The power of the Lord had been very present to wound and to heal in the City of London Theatre and at other services held by Mr. Radcliffe, and the young women who had been blessed were invited to meet for a week-evening Bible-reading and prayer-meeting, and for this purpose Lady Rowley rented a room in Wellclose Square. In this meeting, and in Lady Rowley's mothers' meeting in Worship Street, Miss Macpherson began the ministry of love which has extended so widely. She afterwards visited the homes of the poor, and the toil and suffering she witnessed, especially in those where matchbox-making was the means of livelihood, lay heavy on her heart. With _her_ feelings of pity were always quickly followed by practical effort. In the midst of the winter's distress, one of the most cheering gifts received was from her praying band of coprolite diggers. After a watchnight service, they had spent the first moments of the consecrated new year in making a gathering from their hard-earned wages. Miss Macpherson had placed the East of London foremost in the list of subjects to be remembered at their prayer-union every Lord's Day. Little did the praying band think that in fulfilling this petition, the Lord would take their beloved leader from among them.

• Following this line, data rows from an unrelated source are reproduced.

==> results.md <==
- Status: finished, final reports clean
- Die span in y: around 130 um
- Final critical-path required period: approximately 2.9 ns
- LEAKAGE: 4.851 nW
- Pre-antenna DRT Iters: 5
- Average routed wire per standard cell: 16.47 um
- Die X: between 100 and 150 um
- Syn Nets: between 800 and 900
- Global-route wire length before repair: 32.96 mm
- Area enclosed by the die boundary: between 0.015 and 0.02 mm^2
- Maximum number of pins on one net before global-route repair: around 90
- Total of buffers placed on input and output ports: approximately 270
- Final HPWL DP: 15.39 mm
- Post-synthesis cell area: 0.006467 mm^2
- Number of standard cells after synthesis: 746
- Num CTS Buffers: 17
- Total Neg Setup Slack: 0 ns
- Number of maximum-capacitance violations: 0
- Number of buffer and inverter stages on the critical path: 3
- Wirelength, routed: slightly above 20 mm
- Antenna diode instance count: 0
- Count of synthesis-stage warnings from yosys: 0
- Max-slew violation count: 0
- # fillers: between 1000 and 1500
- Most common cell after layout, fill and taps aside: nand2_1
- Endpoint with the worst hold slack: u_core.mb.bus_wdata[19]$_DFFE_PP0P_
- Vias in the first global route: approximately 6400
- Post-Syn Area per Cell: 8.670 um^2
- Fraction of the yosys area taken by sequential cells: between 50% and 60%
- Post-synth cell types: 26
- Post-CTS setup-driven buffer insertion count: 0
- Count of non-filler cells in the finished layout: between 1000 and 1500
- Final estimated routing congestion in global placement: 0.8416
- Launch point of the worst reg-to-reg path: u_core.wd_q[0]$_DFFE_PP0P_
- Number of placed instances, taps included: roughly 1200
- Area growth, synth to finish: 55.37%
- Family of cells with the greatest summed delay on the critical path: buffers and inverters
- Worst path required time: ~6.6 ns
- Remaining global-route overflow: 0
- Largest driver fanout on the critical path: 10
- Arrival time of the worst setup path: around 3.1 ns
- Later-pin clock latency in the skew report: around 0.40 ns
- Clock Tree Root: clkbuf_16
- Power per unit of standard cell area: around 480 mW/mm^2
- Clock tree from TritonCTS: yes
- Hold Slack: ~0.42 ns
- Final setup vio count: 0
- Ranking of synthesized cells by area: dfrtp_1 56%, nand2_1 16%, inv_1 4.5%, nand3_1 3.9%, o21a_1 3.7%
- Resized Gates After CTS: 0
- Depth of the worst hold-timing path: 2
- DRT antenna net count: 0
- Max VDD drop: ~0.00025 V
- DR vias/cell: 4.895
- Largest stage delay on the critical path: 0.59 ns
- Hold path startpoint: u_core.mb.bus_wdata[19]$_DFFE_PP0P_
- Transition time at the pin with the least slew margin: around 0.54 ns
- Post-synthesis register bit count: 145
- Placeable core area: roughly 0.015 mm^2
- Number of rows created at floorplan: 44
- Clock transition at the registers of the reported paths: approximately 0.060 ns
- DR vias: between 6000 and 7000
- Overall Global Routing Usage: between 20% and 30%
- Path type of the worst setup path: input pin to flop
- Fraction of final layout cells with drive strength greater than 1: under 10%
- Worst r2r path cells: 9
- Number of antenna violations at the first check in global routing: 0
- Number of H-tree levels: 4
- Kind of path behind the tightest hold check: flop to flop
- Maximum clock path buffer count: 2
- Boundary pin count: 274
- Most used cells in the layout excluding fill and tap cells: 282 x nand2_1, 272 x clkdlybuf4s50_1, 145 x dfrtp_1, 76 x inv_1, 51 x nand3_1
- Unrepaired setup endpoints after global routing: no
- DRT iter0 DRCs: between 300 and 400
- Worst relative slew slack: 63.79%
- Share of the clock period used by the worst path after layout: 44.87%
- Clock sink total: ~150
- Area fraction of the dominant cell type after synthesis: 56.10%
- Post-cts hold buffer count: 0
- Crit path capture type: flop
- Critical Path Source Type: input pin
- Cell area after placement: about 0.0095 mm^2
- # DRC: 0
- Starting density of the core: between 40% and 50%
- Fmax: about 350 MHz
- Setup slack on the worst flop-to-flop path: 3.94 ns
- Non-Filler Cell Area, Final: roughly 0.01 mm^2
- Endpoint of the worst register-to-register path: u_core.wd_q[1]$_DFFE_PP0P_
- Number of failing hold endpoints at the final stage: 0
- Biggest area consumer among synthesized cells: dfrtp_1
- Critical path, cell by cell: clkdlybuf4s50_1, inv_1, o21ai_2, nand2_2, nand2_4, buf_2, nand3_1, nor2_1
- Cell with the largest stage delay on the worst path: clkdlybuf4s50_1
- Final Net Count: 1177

It was in 1865 that Miss Macpherson was guided of the Lord to leave scenes endeared to her by many hallowed associations, and to encounter the trials and seek the blessings of Christian work in the East of London. Her first efforts were in answer to an invitation from the Society of Friends to hold classes for young men, both on the Lord's Day and on week evenings, at the Bedford Institute, a building lately erected by that Society, and which stood out conspicuously as a monument of Christian love. On the week evenings, instruction in reading and writing was the inducement held out to attend. The first fruits may be seen in G. C., once a violent opposer, afterwards a valuable helper in Canada, and now a preacher of the Gospel in China. The work at the Bedford attracted so much interest, that many helpers were drawn to it from other parts. The Sunday Bible-classes became an object of remarkable interest. Perhaps such an assemblage has seldom been seen. Many tables were filled in one hall with men, in another with women, many of whom were very aged, all with large-print Bibles before them, and each table headed by some earnest teacher, all at the close being gathered together for the final address.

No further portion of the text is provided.